Rolling Out The Instant Office

Why maintain empty cubicles? Companies are gaining flexibility with on-demand office space

By Michelle Conlin/Business Week 
 
Working anywhere but work is causing a vast emptying out in corporate-land. About 60% of the office space that companies pay so dearly for is now a dead zone of darkened doorways and wasting cubes (see BusinessWeek.com, 3/11/07,
"Telecommuting Now and Forever"). "Imagine if a factory had a utilization rate of 40%," says Mark Golan, vice-president for worldwide real estate and workplace resources at Cisco Systems Inc. (CSCO ) That's why executives like Golan are increasingly using a new approach to deal with the fact that one of the largest long-term costs on the balance sheet is often an idling asset.

 
The age of on-demand projects is creating a need for on-demand offices.
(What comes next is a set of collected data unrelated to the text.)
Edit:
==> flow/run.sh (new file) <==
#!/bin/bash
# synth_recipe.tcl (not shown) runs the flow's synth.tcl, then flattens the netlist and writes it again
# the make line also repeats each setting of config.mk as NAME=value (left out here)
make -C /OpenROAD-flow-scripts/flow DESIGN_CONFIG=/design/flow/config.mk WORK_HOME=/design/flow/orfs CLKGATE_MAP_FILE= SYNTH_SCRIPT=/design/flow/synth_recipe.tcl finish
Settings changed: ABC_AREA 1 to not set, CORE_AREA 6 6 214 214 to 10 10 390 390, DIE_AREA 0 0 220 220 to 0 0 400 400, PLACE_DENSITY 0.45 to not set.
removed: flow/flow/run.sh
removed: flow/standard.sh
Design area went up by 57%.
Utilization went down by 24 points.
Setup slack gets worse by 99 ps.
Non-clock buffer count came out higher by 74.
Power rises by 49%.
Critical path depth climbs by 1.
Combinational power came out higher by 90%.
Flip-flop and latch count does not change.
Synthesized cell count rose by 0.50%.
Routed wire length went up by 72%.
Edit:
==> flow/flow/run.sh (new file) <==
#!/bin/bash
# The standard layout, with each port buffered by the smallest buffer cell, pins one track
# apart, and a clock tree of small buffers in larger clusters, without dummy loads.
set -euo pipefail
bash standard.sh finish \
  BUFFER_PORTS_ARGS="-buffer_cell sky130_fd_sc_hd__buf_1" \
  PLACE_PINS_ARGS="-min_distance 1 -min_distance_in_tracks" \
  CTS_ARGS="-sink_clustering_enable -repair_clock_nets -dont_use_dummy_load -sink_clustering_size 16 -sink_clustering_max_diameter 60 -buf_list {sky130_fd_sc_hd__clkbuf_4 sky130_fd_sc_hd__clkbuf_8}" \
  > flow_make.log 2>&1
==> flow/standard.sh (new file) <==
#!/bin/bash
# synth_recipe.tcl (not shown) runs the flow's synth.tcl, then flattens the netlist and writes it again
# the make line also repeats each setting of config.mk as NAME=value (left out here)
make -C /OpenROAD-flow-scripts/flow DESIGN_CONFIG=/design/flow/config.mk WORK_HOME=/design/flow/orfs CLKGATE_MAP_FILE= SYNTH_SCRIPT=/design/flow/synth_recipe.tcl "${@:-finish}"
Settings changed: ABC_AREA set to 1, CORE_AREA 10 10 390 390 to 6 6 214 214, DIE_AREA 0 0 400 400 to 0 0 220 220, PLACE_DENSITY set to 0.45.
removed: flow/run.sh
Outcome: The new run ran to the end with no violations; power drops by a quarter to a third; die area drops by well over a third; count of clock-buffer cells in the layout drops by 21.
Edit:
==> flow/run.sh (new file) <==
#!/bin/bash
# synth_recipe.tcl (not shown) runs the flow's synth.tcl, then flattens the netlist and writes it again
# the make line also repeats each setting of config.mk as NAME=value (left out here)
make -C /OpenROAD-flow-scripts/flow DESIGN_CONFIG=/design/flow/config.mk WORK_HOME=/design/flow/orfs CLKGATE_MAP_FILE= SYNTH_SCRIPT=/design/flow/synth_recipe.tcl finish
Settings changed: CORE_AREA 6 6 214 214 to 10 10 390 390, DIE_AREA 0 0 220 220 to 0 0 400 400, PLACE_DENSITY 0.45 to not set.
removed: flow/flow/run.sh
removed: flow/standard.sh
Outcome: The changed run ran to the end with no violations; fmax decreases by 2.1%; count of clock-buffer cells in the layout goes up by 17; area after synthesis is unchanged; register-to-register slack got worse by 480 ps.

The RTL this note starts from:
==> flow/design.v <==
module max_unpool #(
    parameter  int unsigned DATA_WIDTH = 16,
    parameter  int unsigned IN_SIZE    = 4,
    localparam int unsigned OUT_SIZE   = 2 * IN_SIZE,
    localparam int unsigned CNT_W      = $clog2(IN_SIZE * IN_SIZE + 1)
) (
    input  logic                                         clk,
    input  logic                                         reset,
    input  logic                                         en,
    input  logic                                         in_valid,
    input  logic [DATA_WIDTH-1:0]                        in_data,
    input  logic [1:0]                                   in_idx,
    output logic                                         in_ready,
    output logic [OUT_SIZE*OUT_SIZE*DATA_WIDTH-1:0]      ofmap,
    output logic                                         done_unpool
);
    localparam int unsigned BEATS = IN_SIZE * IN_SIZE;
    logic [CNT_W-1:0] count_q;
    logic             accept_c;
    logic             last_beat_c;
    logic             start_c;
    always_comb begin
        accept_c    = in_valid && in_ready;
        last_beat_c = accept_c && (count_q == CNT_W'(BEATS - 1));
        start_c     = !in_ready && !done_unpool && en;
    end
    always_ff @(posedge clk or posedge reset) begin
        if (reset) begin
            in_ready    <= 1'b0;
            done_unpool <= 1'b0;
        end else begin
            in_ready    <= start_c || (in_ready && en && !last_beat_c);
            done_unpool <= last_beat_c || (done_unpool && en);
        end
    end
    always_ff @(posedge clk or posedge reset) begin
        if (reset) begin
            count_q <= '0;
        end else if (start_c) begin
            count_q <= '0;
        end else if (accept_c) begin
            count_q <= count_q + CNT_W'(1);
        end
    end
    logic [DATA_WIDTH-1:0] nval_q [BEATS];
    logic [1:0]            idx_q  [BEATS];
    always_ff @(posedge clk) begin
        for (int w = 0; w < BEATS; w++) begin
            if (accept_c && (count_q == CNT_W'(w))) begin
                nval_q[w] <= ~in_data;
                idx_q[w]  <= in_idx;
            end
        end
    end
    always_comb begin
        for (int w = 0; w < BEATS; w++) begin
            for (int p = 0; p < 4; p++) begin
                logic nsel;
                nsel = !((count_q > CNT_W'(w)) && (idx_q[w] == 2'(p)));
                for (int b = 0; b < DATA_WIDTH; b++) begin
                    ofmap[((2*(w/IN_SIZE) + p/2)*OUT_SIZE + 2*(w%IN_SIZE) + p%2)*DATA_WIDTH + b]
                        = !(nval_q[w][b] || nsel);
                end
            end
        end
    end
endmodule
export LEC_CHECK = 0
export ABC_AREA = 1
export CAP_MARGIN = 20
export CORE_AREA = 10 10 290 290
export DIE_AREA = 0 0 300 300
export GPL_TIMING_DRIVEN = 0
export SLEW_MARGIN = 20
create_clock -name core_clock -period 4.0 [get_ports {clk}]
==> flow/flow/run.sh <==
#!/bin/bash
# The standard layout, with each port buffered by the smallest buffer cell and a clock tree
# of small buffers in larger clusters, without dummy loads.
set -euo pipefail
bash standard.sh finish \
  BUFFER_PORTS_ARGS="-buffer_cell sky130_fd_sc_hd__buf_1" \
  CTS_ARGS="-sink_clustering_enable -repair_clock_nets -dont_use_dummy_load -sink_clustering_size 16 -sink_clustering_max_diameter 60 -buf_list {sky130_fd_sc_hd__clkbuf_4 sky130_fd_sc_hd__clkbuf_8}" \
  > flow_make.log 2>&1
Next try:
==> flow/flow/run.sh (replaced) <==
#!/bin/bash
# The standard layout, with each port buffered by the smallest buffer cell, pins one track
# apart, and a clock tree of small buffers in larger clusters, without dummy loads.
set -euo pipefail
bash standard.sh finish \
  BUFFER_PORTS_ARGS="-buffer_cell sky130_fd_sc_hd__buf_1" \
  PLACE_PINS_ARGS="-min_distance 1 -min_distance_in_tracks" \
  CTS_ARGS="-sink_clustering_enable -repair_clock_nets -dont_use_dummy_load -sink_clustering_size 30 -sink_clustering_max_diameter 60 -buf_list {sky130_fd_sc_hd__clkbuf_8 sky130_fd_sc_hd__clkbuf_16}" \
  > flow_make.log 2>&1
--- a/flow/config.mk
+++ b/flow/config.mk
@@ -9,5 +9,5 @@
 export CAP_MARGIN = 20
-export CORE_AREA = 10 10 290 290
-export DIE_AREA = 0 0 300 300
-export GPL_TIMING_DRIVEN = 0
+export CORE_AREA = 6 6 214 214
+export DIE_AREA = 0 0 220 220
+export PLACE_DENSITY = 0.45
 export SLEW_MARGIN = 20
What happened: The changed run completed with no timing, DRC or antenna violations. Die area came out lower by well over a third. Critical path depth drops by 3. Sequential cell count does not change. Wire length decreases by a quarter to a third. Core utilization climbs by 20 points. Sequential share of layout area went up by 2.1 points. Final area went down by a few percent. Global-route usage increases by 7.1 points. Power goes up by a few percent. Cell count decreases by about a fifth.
Just as executives in the '80s and '90s created flexible workforces by outsourcing jobs, today they are creating flexible workplaces with executive suites. Quick shifts in global business currents mean that during one quarter your team might need to be in Minsk, the next in midtown Manhattan. Projects that were supposed to last a few months sometimes linger for years. 
 
The idea of an executive office suite as a static thing is crumbling. But corporate real estate remains an old-fashioned affair of three- to five-year leases that come with heavy penalties for shrinking, expanding, or exiting space. Now companies like Google (
GOOG ), GlaxoSmithKline (GSK ), Cisco, IBM (IBM ), and professional staffing firm Spherion are outsourcing chunks of their corporate real estate portfolios to third-party Business Centers specializing in providing serviced office space. That includes info-tech departments, phone lines, sleek furnishings, receptionists who speak the local language, support staff, translators, concierges, and catering—for as little or as long as you need them. 
 
Golan says technology is enabling companies to move more and more of their real estate portfolios anywhere. Not to mention that serviced office outsourcers usually deliver superior services in backwaters. It's hard to justify rolling out the works for five workers in the middle of nowhere. 
 
Think of it as the elastic office.  
 
TESTING THE WATERS  
The Serviced office spaces come with reception areas befitting a modern boutique hotel and lounges loaded with televisions, snacks, and gourmet coffee. Leases can last for as little as a day to as long as tens of years. Because corporations pay for meeting rooms, videoconferencing technology, and support services on an as-needed basis, they typically save about 30% over a traditional New York office 
 
The model is a low-cost way to test new markets. Usually, getting a new office up and running—between approvals, construction, and accommodations—can take six months. When Ginny Forster, senior manager of corporate real estate at Spherion Corp. (
SFN ), needed to set up an executive suite quickly in Milwaukee last year to see if there was enough demand for its business there, she picked up the phone and had everything ready in two days.